Bias can influence employee performance reviews in incredibly negative ways. A good manager should be objective about the performance of their employees and performance review bias distorts a manager and company’s view of how an employee is performing. In order to maintain an efficient workplace it is imperative that managers avoid any and all bias in employee performance reviews.
1. Recency Bias
The recency bias is one of the trickier forms of bias that may interfere with an effective performance review. When managers are affected by this bias they tend to over or under value short term events to the detriment of the employee’s long term performance. Most performance reviews are set period of times, so failing to take into account the entire performance review time period can lead to ineffective and false performance reviews.
2. The Halo Effect
The halo effect is roughly defined as when a manager values a certain positive quality of an employee to the detriment of objectivity during a performance review.

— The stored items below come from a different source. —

Context: an optimization exercise on an open-source flow, tuned for small area, a short achievable clock period and few clock cycles per item. The choices shown serve that exercise and are no tape-out recipe. Function was checked by simulation only, so behaviour that the tests miss may differ from the original.

===== flow/config.mk =====
export PLATFORM = sky130hd
export DESIGN_NAME = aes_dec_top
export DESIGN_NICKNAME = aes_dec_top
export VERILOG_FILES = /design/flow/design.v
export SDC_FILE = /design/flow/constraint.sdc
export NUM_CORES = 8
export LEC_CHECK = 0
export CAP_MARGIN = 20
export CORE_MARGIN = 2
export CORE_UTILIZATION = 30
export SLEW_MARGIN = 20

===== flow/constraint.sdc =====
create_clock -name core_clock -period 9.0 [get_ports {clk}]
set_input_delay 1.8000 -clock core_clock [delete_from_list [all_inputs] [get_ports {clk}]]
set_output_delay 1.8000 -clock core_clock [all_outputs]
set_load 0.01 [all_outputs]

===== flow/design.v =====
    function automatic logic [7:0] xtime(input logic [7:0] b);
        xtime = {b[6:0], 1'b0} ^ (b[7] ? 8'h1b : 8'h00);
    endfunction
    function automatic logic [7:0] get_byte(input logic [127:0] b, input integer n);
        get_byte = b[8*(15-n) +: 8];
    endfunction
    function automatic logic [31:0] get_word(input logic [127:0] b, input integer k);
        get_word = {get_byte(b, k + 12), get_byte(b, k + 8), get_byte(b, k + 4), get_byte(b, k)};
    endfunction
    function automatic logic [1:0] g4m(input logic [1:0] a, input logic [1:0] b);
        logic m;
        m = (a[1] ^ a[0]) & (b[1] ^ b[0]);
        g4m = {m ^ (a[0] & b[0]), (a[0] & b[0]) ^ (a[1] & b[1])};
    endfunction
    function automatic logic [1:0] g4n(input logic [1:0] a);
        g4n = {a[0] ^ a[1], a[1]};
    endfunction
    function automatic logic [3:0] g16m(input logic [3:0] a, input logic [3:0] b);
        logic [1:0] hh, ll, mm;
        hh = g4m(a[3:2], b[3:2]);
        ll = g4m(a[1:0], b[1:0]);
        mm = g4m(a[3:2] ^ a[1:0], b[3:2] ^ b[1:0]);
        g16m = {mm ^ ll, ll ^ g4n(hh)};
    endfunction
    function automatic logic [3:0] g16sql(input logic [3:0] a);
        g16sql = {a[0], a[1], a[1] ^ a[3], a[0] ^ a[1] ^ a[2] ^ a[3]};
    endfunction
    function automatic logic [3:0] g16inv(input logic [3:0] a);
        case (a)
            4'd0: g16inv = 4'd0;
            4'd1: g16inv = 4'd1;
            4'd2: g16inv = 4'd3;
            4'd3: g16inv = 4'd2;
            4'd4: g16inv = 4'd15;
            4'd5: g16inv = 4'd12;
            4'd6: g16inv = 4'd9;
            4'd7: g16inv = 4'd11;
            4'd8: g16inv = 4'd10;
            4'd9: g16inv = 4'd6;
            4'd10: g16inv = 4'd8;
            4'd11: g16inv = 4'd7;
            4'd12: g16inv = 4'd5;
            4'd13: g16inv = 4'd14;
            4'd14: g16inv = 4'd13;
            4'd15: g16inv = 4'd4;
            default: g16inv = 4'd0;
        endcase
    endfunction
    function automatic logic [7:0] g256inv(input logic [7:0] t);
        logic [3:0] d, e;
        d = g16m(t[3:0], t[7:4] ^ t[3:0]) ^ g16sql(t[7:4]);
        e = g16inv(d);
        g256inv = {g16m(t[7:4], e), g16m(t[7:4] ^ t[3:0], e)};
    endfunction
    function automatic logic [7:0] inv_sbox(input logic [7:0] x);
        logic [7:0] t, u;
        t = {x[1] ^ x[2] ^ x[6] ^ x[7], ~(x[0] ^ x[3]), x[3] ^ x[4] ^ x[5] ^ x[6], ~(x[1] ^ x[2] ^ x[7]), ~(x[5] ^ x[7]), x[1] ^ x[2] ^ x[6], x[2] ^ x[3] ^ x[5] ^ x[6], x[3]};
        u = g256inv(t);
        inv_sbox = {u[1] ^ u[2] ^ u[5], u[2] ^ u[3] ^ u[6] ^ u[7], u[1] ^ u[2] ^ u[5] ^ u[7], u[1] ^ u[3] ^ u[4], u[1] ^ u[4] ^ u[6] ^ u[7], u[1] ^ u[4] ^ u[5], u[4] ^ u[6] ^ u[7], u[0] ^ u[1] ^ u[2] ^ u[4]};
    endfunction
    function automatic logic [7:0] sbox(input logic [7:0] x);
        logic [7:0] t, u;
        t = {x[5] ^ x[7], x[1] ^ x[2] ^ x[3] ^ x[4] ^ x[5] ^ x[6], x[1] ^ x[4] ^ x[6] ^ x[7], x[2] ^ x[3] ^ x[4] ^ x[6] ^ x[7], x[1] ^ x[2] ^ x[6] ^ x[7], x[3] ^ x[4] ^ x[6], x[1] ^ x[3], x[0] ^ x[1] ^ x[2] ^ x[3] ^ x[7]};
        u = g256inv(t);
        sbox = {u[2] ^ u[7], ~(u[4] ^ u[7]), ~(u[2] ^ u[3] ^ u[7]), u[0] ^ u[2] ^ u[3] ^ u[4] ^ u[5], u[0], u[0] ^ u[1] ^ u[2] ^ u[3] ^ u[4], ~(u[0] ^ u[1] ^ u[3] ^ u[7]), ~(u[0] ^ u[6])};
    endfunction
`timescale 1ns/1ps
module aes_dec_regs (
    input  logic         clk,
    input  logic         avs_read_i,
    input  logic         avs_write_i,
    input  logic [3:0]   avs_address_i,
    input  logic [31:0]  avs_writedata_i,
    input  logic         decrypt_busy_i,
    input  logic         key_ready_i,
    input  logic [127:0] plaintext_i,
    output logic [31:0]  avs_readdata_o,
    output logic         avs_waitrequest_o,
    output logic         expand_start_o,
    output logic         decrypt_start_o,
    output logic [127:0] cipher_key_o,
    output logic [127:0] ciphertext_o
);
    function automatic logic [7:0] xtime(input logic [7:0] b);
        xtime = {b[6:0], 1'b0} ^ (b[7] ? 8'h1b : 8'h00);
    endfunction
    function automatic logic [7:0] get_byte(input logic [127:0] b, input integer n);
        get_byte = b[8*(15-n) +: 8];
    endfunction
    function automatic logic [31:0] get_word(input logic [127:0] b, input integer k);
        get_word = {get_byte(b, k + 12), get_byte(b, k + 8), get_byte(b, k + 4), get_byte(b, k)};
    endfunction
    function automatic logic [1:0] g4m(input logic [1:0] a, input logic [1:0] b);
        logic m;
        m = (a[1] ^ a[0]) & (b[1] ^ b[0]);
        g4m = {m ^ (a[0] & b[0]), (a[0] & b[0]) ^ (a[1] & b[1])};
    endfunction
    function automatic logic [1:0] g4n(input logic [1:0] a);
        g4n = {a[0] ^ a[1], a[1]};
    endfunction
    function automatic logic [3:0] g16m(input logic [3:0] a, input logic [3:0] b);
        logic [1:0] hh, ll, mm;
        hh = g4m(a[3:2], b[3:2]);
        ll = g4m(a[1:0], b[1:0]);
        mm = g4m(a[3:2] ^ a[1:0], b[3:2] ^ b[1:0]);
        g16m = {mm ^ ll, ll ^ g4n(hh)};
    endfunction
    function automatic logic [3:0] g16sql(input logic [3:0] a);
        g16sql = {a[0], a[1], a[1] ^ a[3], a[0] ^ a[1] ^ a[2] ^ a[3]};
    endfunction
    function automatic logic [3:0] g16inv(input logic [3:0] a);
        case (a)
            4'd0: g16inv = 4'd0;
            4'd1: g16inv = 4'd1;
            4'd2: g16inv = 4'd3;
            4'd3: g16inv = 4'd2;
            4'd4: g16inv = 4'd15;
            4'd5: g16inv = 4'd12;
            4'd6: g16inv = 4'd9;
            4'd7: g16inv = 4'd11;
            4'd8: g16inv = 4'd10;
            4'd9: g16inv = 4'd6;
            4'd10: g16inv = 4'd8;
            4'd11: g16inv = 4'd7;
            4'd12: g16inv = 4'd5;
            4'd13: g16inv = 4'd14;
            4'd14: g16inv = 4'd13;
            4'd15: g16inv = 4'd4;
            default: g16inv = 4'd0;
        endcase
    endfunction
    function automatic logic [7:0] g256inv(input logic [7:0] t);
        logic [3:0] d, e;
        d = g16m(t[3:0], t[7:4] ^ t[3:0]) ^ g16sql(t[7:4]);
        e = g16inv(d);
        g256inv = {g16m(t[7:4], e), g16m(t[7:4] ^ t[3:0], e)};
    endfunction
    function automatic logic [7:0] inv_sbox(input logic [7:0] x);
        logic [7:0] t, u;
        t = {x[1] ^ x[2] ^ x[6] ^ x[7], ~(x[0] ^ x[3]), x[3] ^ x[4] ^ x[5] ^ x[6], ~(x[1] ^ x[2] ^ x[7]), ~(x[5] ^ x[7]), x[1] ^ x[2] ^ x[6], x[2] ^ x[3] ^ x[5] ^ x[6], x[3]};
        u = g256inv(t);
        inv_sbox = {u[1] ^ u[2] ^ u[5], u[2] ^ u[3] ^ u[6] ^ u[7], u[1] ^ u[2] ^ u[5] ^ u[7], u[1] ^ u[3] ^ u[4], u[1] ^ u[4] ^ u[6] ^ u[7], u[1] ^ u[4] ^ u[5], u[4] ^ u[6] ^ u[7], u[0] ^ u[1] ^ u[2] ^ u[4]};
    endfunction
    function automatic logic [7:0] sbox(input logic [7:0] x);
        logic [7:0] t, u;
        t = {x[5] ^ x[7], x[1] ^ x[2] ^ x[3] ^ x[4] ^ x[5] ^ x[6], x[1] ^ x[4] ^ x[6] ^ x[7], x[2] ^ x[3] ^ x[4] ^ x[6] ^ x[7], x[1] ^ x[2] ^ x[6] ^ x[7], x[3] ^ x[4] ^ x[6], x[1] ^ x[3], x[0] ^ x[1] ^ x[2] ^ x[3] ^ x[7]};
        u = g256inv(t);
        sbox = {u[2] ^ u[7], ~(u[4] ^ u[7]), ~(u[2] ^ u[3] ^ u[7]), u[0] ^ u[2] ^ u[3] ^ u[4] ^ u[5], u[0], u[0] ^ u[1] ^ u[2] ^ u[3] ^ u[4], ~(u[0] ^ u[1] ^ u[3] ^ u[7]), ~(u[0] ^ u[6])};
    endfunction
    logic [3:0]   addr;
    logic         sel_key;
    logic         sel_ct;
    logic         sel_exp;
    logic         sel_dec;
    logic         wr_acc;
    logic [127:0] key_q;
    logic [127:0] ct_q;
    assign addr    = avs_address_i;
    assign sel_key = (addr[3:2] == 2'd0);
    assign sel_ct  = (addr[3:2] == 2'd1);
    assign sel_exp = (addr == 4'(8));
    assign sel_dec = (addr == 4'(9));
    assign avs_waitrequest_o = (avs_read_i  && sel_key && decrypt_busy_i) ||
                               (avs_write_i && sel_exp && decrypt_busy_i) ||
                               (avs_write_i && sel_dec && !key_ready_i);
    assign wr_acc          = avs_write_i && !avs_waitrequest_o;
    assign expand_start_o  = wr_acc && sel_exp;
    assign decrypt_start_o = wr_acc && sel_dec;
    always_ff @(posedge clk) begin
        for (int k = 0; k < 4; k++) begin
            for (int i = 0; i < 4; i++) begin
                if (wr_acc && sel_key && addr[1:0] == 2'(k)) begin
                    key_q[8*(15-(k+4*i)) +: 8] <= avs_writedata_i[8*i +: 8];
                end
                if (wr_acc && sel_ct && addr[1:0] == 2'(k)) begin
                    ct_q[8*(15-(k+4*i)) +: 8] <= avs_writedata_i[8*i +: 8];
                end
            end
        end
    end
    assign cipher_key_o = key_q;
    assign ciphertext_o = ct_q;
    always_comb begin
        avs_readdata_o = '0;
        if (sel_key) begin
            avs_readdata_o = get_word(plaintext_i, addr[1:0]);
        end
    end
endmodule
`timescale 1ns/1ps
module aes_key_expand (
    input  logic         clk,
    input  logic         rst_n,
    input  logic         expand_start_i,
    input  logic         decrypt_start_i,
    input  logic         decrypt_busy_i,
    input  logic [127:0] cipher_key_i,
    output logic         key_ready_o,
    output logic         last_round_o,
    output logic [127:0] whiten_key_o,
    output logic [127:0] round_key_o
);
    function automatic logic [7:0] xtime(input logic [7:0] b);
        xtime = {b[6:0], 1'b0} ^ (b[7] ? 8'h1b : 8'h00);
    endfunction
    function automatic logic [7:0] get_byte(input logic [127:0] b, input integer n);
        get_byte = b[8*(15-n) +: 8];
    endfunction
    function automatic logic [31:0] get_word(input logic [127:0] b, input integer k);
        get_word = {get_byte(b, k + 12), get_byte(b, k + 8), get_byte(b, k + 4), get_byte(b, k)};
    endfunction
    function automatic logic [1:0] g4m(input logic [1:0] a, input logic [1:0] b);
        logic m;
        m = (a[1] ^ a[0]) & (b[1] ^ b[0]);
        g4m = {m ^ (a[0] & b[0]), (a[0] & b[0]) ^ (a[1] & b[1])};
    endfunction
    function automatic logic [1:0] g4n(input logic [1:0] a);
        g4n = {a[0] ^ a[1], a[1]};
    endfunction
    function automatic logic [3:0] g16m(input logic [3:0] a, input logic [3:0] b);
        logic [1:0] hh, ll, mm;
        hh = g4m(a[3:2], b[3:2]);
        ll = g4m(a[1:0], b[1:0]);
        mm = g4m(a[3:2] ^ a[1:0], b[3:2] ^ b[1:0]);
        g16m = {mm ^ ll, ll ^ g4n(hh)};
    endfunction
    function automatic logic [3:0] g16sql(input logic [3:0] a);
        g16sql = {a[0], a[1], a[1] ^ a[3], a[0] ^ a[1] ^ a[2] ^ a[3]};
    endfunction
    function automatic logic [3:0] g16inv(input logic [3:0] a);
        case (a)
            4'd0: g16inv = 4'd0;
            4'd1: g16inv = 4'd1;
            4'd2: g16inv = 4'd3;
            4'd3: g16inv = 4'd2;
            4'd4: g16inv = 4'd15;
            4'd5: g16inv = 4'd12;
            4'd6: g16inv = 4'd9;
            4'd7: g16inv = 4'd11;
            4'd8: g16inv = 4'd10;
            4'd9: g16inv = 4'd6;
            4'd10: g16inv = 4'd8;
            4'd11: g16inv = 4'd7;
            4'd12: g16inv = 4'd5;
            4'd13: g16inv = 4'd14;
            4'd14: g16inv = 4'd13;
            4'd15: g16inv = 4'd4;
            default: g16inv = 4'd0;
        endcase
    endfunction
    function automatic logic [7:0] g256inv(input logic [7:0] t);
        logic [3:0] d, e;
        d = g16m(t[3:0], t[7:4] ^ t[3:0]) ^ g16sql(t[7:4]);
        e = g16inv(d);
        g256inv = {g16m(t[7:4], e), g16m(t[7:4] ^ t[3:0], e)};
    endfunction
    function automatic logic [7:0] inv_sbox(input logic [7:0] x);
        logic [7:0] t, u;
        t = {x[1] ^ x[2] ^ x[6] ^ x[7], ~(x[0] ^ x[3]), x[3] ^ x[4] ^ x[5] ^ x[6], ~(x[1] ^ x[2] ^ x[7]), ~(x[5] ^ x[7]), x[1] ^ x[2] ^ x[6], x[2] ^ x[3] ^ x[5] ^ x[6], x[3]};
        u = g256inv(t);
        inv_sbox = {u[1] ^ u[2] ^ u[5], u[2] ^ u[3] ^ u[6] ^ u[7], u[1] ^ u[2] ^ u[5] ^ u[7], u[1] ^ u[3] ^ u[4], u[1] ^ u[4] ^ u[6] ^ u[7], u[1] ^ u[4] ^ u[5], u[4] ^ u[6] ^ u[7], u[0] ^ u[1] ^ u[2] ^ u[4]};
    endfunction
    function automatic logic [7:0] sbox(input logic [7:0] x);
        logic [7:0] t, u;
        t = {x[5] ^ x[7], x[1] ^ x[2] ^ x[3] ^ x[4] ^ x[5] ^ x[6], x[1] ^ x[4] ^ x[6] ^ x[7], x[2] ^ x[3] ^ x[4] ^ x[6] ^ x[7], x[1] ^ x[2] ^ x[6] ^ x[7], x[3] ^ x[4] ^ x[6], x[1] ^ x[3], x[0] ^ x[1] ^ x[2] ^ x[3] ^ x[7]};
        u = g256inv(t);
        sbox = {u[2] ^ u[7], ~(u[4] ^ u[7]), ~(u[2] ^ u[3] ^ u[7]), u[0] ^ u[2] ^ u[3] ^ u[4] ^ u[5], u[0], u[0] ^ u[1] ^ u[2] ^ u[3] ^ u[4], ~(u[0] ^ u[1] ^ u[3] ^ u[7]), ~(u[0] ^ u[6])};
    endfunction
    localparam logic [3:0] LAST_IDX = 4'(10);
    logic [127:0] rk_q;      
    logic [3:0]   idx_q;
    logic         back;      
    logic [3:0]   rc_idx;
    logic [7:0]   rcon;
    logic [127:0] src;
    logic [31:0]  sub_in;
    logic [31:0]  rot_sub;
    logic [31:0]  w0;
    logic [31:0]  w1;
    logic [31:0]  w2;
    logic [31:0]  w3;
    logic [127:0] fwd_key;
    logic [127:0] bwd_key;
    assign back   = decrypt_start_i || decrypt_busy_i;
    assign rc_idx = expand_start_i ? 4'd1 : (back ? idx_q : idx_q + 4'd1);
    always_comb begin
        case (rc_idx)
            4'd1:    rcon = 8'h01;
            4'd2:    rcon = 8'h02;
            4'd3:    rcon = 8'h04;
            4'd4:    rcon = 8'h08;
            4'd5:    rcon = 8'h10;
            4'd6:    rcon = 8'h20;
            4'd7:    rcon = 8'h40;
            4'd8:    rcon = 8'h80;
            4'd9:    rcon = 8'h1b;
            4'd10:   rcon = 8'h36;
            default: rcon = 8'h00;
        endcase
    end
    assign src    = expand_start_i ? cipher_key_i : rk_q;
    assign sub_in = back ? (rk_q[31:0] ^ rk_q[63:32]) : src[31:0];
    always_comb begin
        for (int i = 0; i < 4; i++) begin
            rot_sub[8*i +: 8] = sbox(sub_in[8*((i+3)%4) +: 8]);
        end
    end
    assign w0 = src[127:96] ^ rot_sub ^ {rcon, 24'h000000};
    assign w1 = src[95:64] ^ w0;
    assign w2 = src[63:32] ^ w1;
    assign w3 = src[31:0] ^ w2;
    assign fwd_key = {w0, w1, w2, w3};
    assign bwd_key = {rk_q[127:96] ^ rot_sub ^ {rcon, 24'h000000},
                      rk_q[127:96] ^ rk_q[95:64],
                      rk_q[95:64] ^ rk_q[63:32],
                      rk_q[63:32] ^ rk_q[31:0]};
    always_ff @(posedge clk) begin
        if (!rst_n) begin
            idx_q <= LAST_IDX;
        end else if (expand_start_i) begin
            idx_q <= 4'd1;
        end else if (back) begin
            if (idx_q != 4'd1) begin
                idx_q <= idx_q - 4'd1;
            end
        end else if (idx_q != LAST_IDX) begin
            idx_q <= idx_q + 4'd1;
        end
    end
    always_ff @(posedge clk) begin
        if (expand_start_i) begin
            rk_q <= fwd_key;
        end else if (back) begin
            if (idx_q != 4'd1) begin
                rk_q <= bwd_key;
            end
        end else if (idx_q != LAST_IDX) begin
            rk_q <= fwd_key;
        end
    end
    assign key_ready_o  = (idx_q == LAST_IDX) && !decrypt_busy_i;
    assign last_round_o = (idx_q == 4'd1);
    assign whiten_key_o = rk_q;
    assign round_key_o  = bwd_key;
endmodule
`timescale 1ns/1ps
module aes_dec_core (
    input  logic         clk,
    input  logic         rst_n,
    input  logic         decrypt_start_i,
    input  logic         last_round_i,
    input  logic [127:0] ciphertext_i,
    input  logic [127:0] whiten_key_i,
    input  logic [127:0] round_key_i,
    output logic         decrypt_busy_o,
    output logic [127:0] plaintext_o
);
    function automatic logic [7:0] xtime(input logic [7:0] b);
        xtime = {b[6:0], 1'b0} ^ (b[7] ? 8'h1b : 8'h00);
    endfunction
    function automatic logic [7:0] get_byte(input logic [127:0] b, input integer n);
        get_byte = b[8*(15-n) +: 8];
    endfunction
    function automatic logic [31:0] get_word(input logic [127:0] b, input integer k);
        get_word = {get_byte(b, k + 12), get_byte(b, k + 8), get_byte(b, k + 4), get_byte(b, k)};
    endfunction
    function automatic logic [1:0] g4m(input logic [1:0] a, input logic [1:0] b);
        logic m;
        m = (a[1] ^ a[0]) & (b[1] ^ b[0]);
        g4m = {m ^ (a[0] & b[0]), (a[0] & b[0]) ^ (a[1] & b[1])};
    endfunction
    function automatic logic [1:0] g4n(input logic [1:0] a);
        g4n = {a[0] ^ a[1], a[1]};
    endfunction
    function automatic logic [3:0] g16m(input logic [3:0] a, input logic [3:0] b);
        logic [1:0] hh, ll, mm;
        hh = g4m(a[3:2], b[3:2]);
        ll = g4m(a[1:0], b[1:0]);
        mm = g4m(a[3:2] ^ a[1:0], b[3:2] ^ b[1:0]);
        g16m = {mm ^ ll, ll ^ g4n(hh)};
    endfunction
    function automatic logic [3:0] g16sql(input logic [3:0] a);
        g16sql = {a[0], a[1], a[1] ^ a[3], a[0] ^ a[1] ^ a[2] ^ a[3]};
    endfunction
    function automatic logic [3:0] g16inv(input logic [3:0] a);
        case (a)
            4'd0: g16inv = 4'd0;
            4'd1: g16inv = 4'd1;
            4'd2: g16inv = 4'd3;
            4'd3: g16inv = 4'd2;
            4'd4: g16inv = 4'd15;
            4'd5: g16inv = 4'd12;
            4'd6: g16inv = 4'd9;
            4'd7: g16inv = 4'd11;
            4'd8: g16inv = 4'd10;
            4'd9: g16inv = 4'd6;
            4'd10: g16inv = 4'd8;
            4'd11: g16inv = 4'd7;
            4'd12: g16inv = 4'd5;
            4'd13: g16inv = 4'd14;
            4'd14: g16inv = 4'd13;
            4'd15: g16inv = 4'd4;
            default: g16inv = 4'd0;
        endcase
    endfunction
    function automatic logic [7:0] g256inv(input logic [7:0] t);
        logic [3:0] d, e;
        d = g16m(t[3:0], t[7:4] ^ t[3:0]) ^ g16sql(t[7:4]);
        e = g16inv(d);
        g256inv = {g16m(t[7:4], e), g16m(t[7:4] ^ t[3:0], e)};
    endfunction
    function automatic logic [7:0] inv_sbox(input logic [7:0] x);
        logic [7:0] t, u;
        t = {x[1] ^ x[2] ^ x[6] ^ x[7], ~(x[0] ^ x[3]), x[3] ^ x[4] ^ x[5] ^ x[6], ~(x[1] ^ x[2] ^ x[7]), ~(x[5] ^ x[7]), x[1] ^ x[2] ^ x[6], x[2] ^ x[3] ^ x[5] ^ x[6], x[3]};
        u = g256inv(t);
        inv_sbox = {u[1] ^ u[2] ^ u[5], u[2] ^ u[3] ^ u[6] ^ u[7], u[1] ^ u[2] ^ u[5] ^ u[7], u[1] ^ u[3] ^ u[4], u[1] ^ u[4] ^ u[6] ^ u[7], u[1] ^ u[4] ^ u[5], u[4] ^ u[6] ^ u[7], u[0] ^ u[1] ^ u[2] ^ u[4]};
    endfunction
    function automatic logic [7:0] sbox(input logic [7:0] x);
        logic [7:0] t, u;
        t = {x[5] ^ x[7], x[1] ^ x[2] ^ x[3] ^ x[4] ^ x[5] ^ x[6], x[1] ^ x[4] ^ x[6] ^ x[7], x[2] ^ x[3] ^ x[4] ^ x[6] ^ x[7], x[1] ^ x[2] ^ x[6] ^ x[7], x[3] ^ x[4] ^ x[6], x[1] ^ x[3], x[0] ^ x[1] ^ x[2] ^ x[3] ^ x[7]};
        u = g256inv(t);
        sbox = {u[2] ^ u[7], ~(u[4] ^ u[7]), ~(u[2] ^ u[3] ^ u[7]), u[0] ^ u[2] ^ u[3] ^ u[4] ^ u[5], u[0], u[0] ^ u[1] ^ u[2] ^ u[3] ^ u[4], ~(u[0] ^ u[1] ^ u[3] ^ u[7]), ~(u[0] ^ u[6])};
    endfunction
    logic         busy_q;
    logic [127:0] state_q;
    logic [127:0] sub_in;
    logic [127:0] nxt;
    function automatic logic [127:0] inv_shift_sub(input logic [127:0] b);
        logic [127:0] res;
        int         src;
        for (int r = 0; r < 4; r++) begin
            for (int c = 0; c < 4; c++) begin
                src = r + 4 * ((c + 4 - r) % 4);
                res[8*(15-(r+4*c)) +: 8] = inv_sbox(get_byte(b, src));
            end
        end
        inv_shift_sub = res;
    endfunction
    function automatic logic [127:0] inv_mix_columns(input logic [127:0] b);
        logic [7:0] a  [4];
        logic [7:0] x2 [4];
        logic [7:0] x4 [4];
        logic [7:0] x8 [4];
        logic [127:0] res;
        int         n1;
        int         n2;
        int         n3;
        for (int c = 0; c < 4; c++) begin
            for (int i = 0; i < 4; i++) begin
                a[i]  = get_byte(b, 4 * c + i);
                x2[i] = xtime(a[i]);
                x4[i] = xtime(x2[i]);
                x8[i] = xtime(x4[i]);
            end
            for (int r = 0; r < 4; r++) begin
                n1 = (r + 1) % 4;
                n2 = (r + 2) % 4;
                n3 = (r + 3) % 4;
                res[8*(15-(4*c+r)) +: 8] =
                    (x8[r] ^ x4[r] ^ x2[r]) ^ (x8[n1] ^ x2[n1] ^ a[n1]) ^
                    (x8[n2] ^ x4[n2] ^ a[n2]) ^ (x8[n3] ^ a[n3]);
            end
        end
        inv_mix_columns = res;
    endfunction
    assign sub_in = decrypt_start_i ? (ciphertext_i ^ whiten_key_i) : inv_mix_columns(state_q);
    assign nxt    = inv_shift_sub(sub_in) ^ round_key_i;
    always_ff @(posedge clk) begin
        if (!rst_n) begin
            busy_q <= 1'b0;
        end else if (decrypt_start_i) begin
            busy_q <= 1'b1;
        end else if (last_round_i) begin
            busy_q <= 1'b0;
        end
    end
    always_ff @(posedge clk) begin
        if (decrypt_start_i || busy_q) begin
            state_q <= nxt;
        end
    end
    assign decrypt_busy_o = busy_q;
    assign plaintext_o    = state_q;
endmodule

The manager in question may ignore other problems with an employee because he is stellar in one area. However this keeps the employees from knowing about faults in other areas, which keeps them from growing, as well as diminishing their value to the company.
3. Central Tendency Bias
This bias consists of a manager grouping most of his employees into middle level grades while having some extremes in the top and bottom. This bias negatively affects performance reviews by not addressing all of the contributions and problems of employees. This bias should be avoided for efficient growth in the workplace.
4. Spillover Effect Bias
This bias pertains to a manager judging the current performance of an employee by using past performance as a reference point. If a manager is not viewing the performance of an employee clearly due to the spillover effect many problems can arise. This employee’s recent performance reviews will likely not be accurate. The employee and his supervisor will also have an unfairly weighted version of this employee’s performance which will cause other problems in the workplace.
5. Personal Biases
This is among the most common problems with the veracity of employee reviews. Personal biases often prevent an objective analysis of the employee. This bias also goes both ways- people the manager personally likes will benefit and people he personally dislikes will be punished. This is one of the most detrimental forms of review bias for a number of reasons. If an employee believes they are being singled out they may have legal recourse against their employer. This bias also damages the company’s ability to fire and hire effective workers. If personal relationships drive areas like hiring, firing, promotions, transfers and other work related issues the company may not function properly or be profitable. Most companies strive to build teams that are free from personal biases. An effective performance review will do so as well.